▸ Task brief
All of the records should be given back exactly and in full.

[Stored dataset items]
File: config.mk
export PLATFORM = sky130hd
export DESIGN_NAME = frame_range_set_engine_flat
export DESIGN_NICKNAME = d
export VERILOG_FILES = /design/src/design/frse_pkg.sv /design/src/design/frse_if.sv /design/src/design/frame_range_set_engine.sv /design/src/flat_wrapper.sv
export VERILOG_INCLUDE_DIRS = /design/src /design/src/design
export SDC_FILE = /design/constraint.sdc
export NUM_CORES = 2
export LEC_CHECK = 0
export BUFFER_PORTS_ARGS = -buffer_cell sky130_fd_sc_hd__clkbuf_2
export CAP_MARGIN = 20
export CORE_ASPECT_RATIO = 0.8
export CORE_MARGIN = 2
export CORE_UTILIZATION = 55
export CTS_BUF_LIST = sky130_fd_sc_hd__clkbuf_4 sky130_fd_sc_hd__clkbuf_8
export CTS_CLUSTER_SIZE = 14
export DETAILED_ROUTE_END_ITERATION = 10
export GPL_ROUTABILITY_DRIVEN = 0
export PLACE_DENSITY = 0.72
export SYNTH_ARGS = -nofsm -noshare
export SYNTH_HDL_FRONTEND = slang
export SYNTH_SLANG_ARGS = --single-unit
File: constraint.sdc
create_clock -name i_clk -period 21.2 [get_ports i_clk]
set_clock_uncertainty 0.05 [all_clocks]
set_input_delay 4.24 -clock i_clk [delete_from_list [all_inputs] [get_ports i_clk]]
set_output_delay 4.24 -clock i_clk [all_outputs]
set_load 0.03 [all_outputs]
File: src/design/frame_range_set_engine_assert.svh
// Assertion macros for the frame range set engine
`ifndef FRAME_RANGE_SET_ENGINE_ASSERT_SVH
`define FRAME_RANGE_SET_ENGINE_ASSERT_SVH
// implication checked on every clock edge outside reset
`define FRSE_ASSERT_IMP(label, ante, cons) \
    label: assert property (@(posedge i_clk) disable iff (!i_rst_n) (ante) |-> (cons)) \
        else $error("frse check failed");
// next-cycle implication
`define FRSE_ASSERT_NXT(label, ante, cons) \
    label: assert property (@(posedge i_clk) disable iff (!i_rst_n) (ante) |=> (cons)) \
        else $error("frse check failed");
`endif

File: src/design/frse_pkg.sv
`timescale 1ns / 1ps
package frse_pkg;
    localparam logic CMD_ADD   = 1'b0;
    localparam logic CMD_QUERY = 1'b1;
    localparam logic ST_OK     = 1'b0;
    localparam logic ST_FULL   = 1'b1;

    typedef struct packed {
        logic        cmd;
        logic [31:0] range_low;
        logic [31:0] range_high;
        logic [31:0] query_index;
    } t_in_beat;

    typedef struct packed {
        logic        status;
        logic        is_covered;
        logic        position_valid;
        logic [31:0] frame_position;
        logic        frame_valid;
        logic [31:0] frame_at_position;
        logic [32:0] total_frames;
        logic [4:0]  ranges_held;
    } t_out_beat;
endpackage

File: src/design/frse_if.sv
`timescale 1ns / 1ps
interface frse_in_if;
    logic                valid;
    logic                ready;
    frse_pkg::t_in_beat  data;
    modport source (output valid, output data, input ready);
    modport sink   (input valid, input data, output ready);
endinterface

interface frse_out_if;
    logic                valid;
    logic                ready;
    frse_pkg::t_out_beat data;
    modport source (output valid, output data, input ready);
    modport sink   (input valid, input data, output ready);
endinterface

▸ Solution for this task
File: config.mk
export PLATFORM = sky130hd
export DESIGN_NAME = frame_range_set_engine_flat
export DESIGN_NICKNAME = d
export VERILOG_FILES = /design/src/design/frse_pkg.sv /design/src/design/frse_if.sv /design/src/design/frame_range_set_engine.sv /design/src/flat_wrapper.sv
export VERILOG_INCLUDE_DIRS = /design/src /design/src/design
export SDC_FILE = /design/constraint.sdc
export NUM_CORES = 2
export LEC_CHECK = 0
export BUFFER_PORTS_ARGS = -buffer_cell sky130_fd_sc_hd__clkbuf_2
export CAP_MARGIN = 20
export CORE_ASPECT_RATIO = 0.8
export CORE_MARGIN = 2
export CORE_UTILIZATION = 55
export CTS_BUF_LIST = sky130_fd_sc_hd__clkbuf_4 sky130_fd_sc_hd__clkbuf_8
export CTS_CLUSTER_SIZE = 14
export DETAILED_ROUTE_END_ITERATION = 10
export GPL_ROUTABILITY_DRIVEN = 0
export PLACE_DENSITY = 0.72
export SYNTH_ARGS = -nofsm -noshare
export SYNTH_HDL_FRONTEND = slang
export SYNTH_SLANG_ARGS = --single-unit
File: constraint.sdc
create_clock -name i_clk -period 21.2 [get_ports i_clk]
set_clock_uncertainty 0.05 [all_clocks]
set_input_delay 4.24 -clock i_clk [delete_from_list [all_inputs] [get_ports i_clk]]
set_output_delay 4.24 -clock i_clk [all_outputs]
set_load 0.03 [all_outputs]
File: src/design/frame_range_set_engine_assert.svh
// Assertion macros for the frame range set engine
`ifndef FRAME_RANGE_SET_ENGINE_ASSERT_SVH
`define FRAME_RANGE_SET_ENGINE_ASSERT_SVH
// implication checked on every clock edge outside reset
`define FRSE_ASSERT_IMP(label, ante, cons) \
    label: assert property (@(posedge i_clk) disable iff (!i_rst_n) (ante) |-> (cons)) \
        else $error("frse check failed");
// next-cycle implication
`define FRSE_ASSERT_NXT(label, ante, cons) \
    label: assert property (@(posedge i_clk) disable iff (!i_rst_n) (ante) |=> (cons)) \
        else $error("frse check failed");
`endif

File: src/design/frse_pkg.sv
`timescale 1ns / 1ps
package frse_pkg;
    localparam logic CMD_ADD   = 1'b0;
    localparam logic CMD_QUERY = 1'b1;
    localparam logic ST_OK     = 1'b0;
    localparam logic ST_FULL   = 1'b1;

    typedef struct packed {
        logic        cmd;
        logic [31:0] range_low;
        logic [31:0] range_high;
        logic [31:0] query_index;
    } t_in_beat;

    typedef struct packed {
        logic        status;
        logic        is_covered;
        logic        position_valid;
        logic [31:0] frame_position;
        logic        frame_valid;
        logic [31:0] frame_at_position;
        logic [32:0] total_frames;
        logic [4:0]  ranges_held;
    } t_out_beat;
endpackage

File: src/design/frse_if.sv
`timescale 1ns / 1ps
interface frse_in_if;
    logic                valid;
    logic                ready;
    frse_pkg::t_in_beat  data;
    modport source (output valid, output data, input ready);
    modport sink   (input valid, input data, output ready);
endinterface

interface frse_out_if;
    logic                valid;
    logic                ready;
    frse_pkg::t_out_beat data;
    modport source (output valid, output data, input ready);
    modport sink   (input valid, input data, output ready);
endinterface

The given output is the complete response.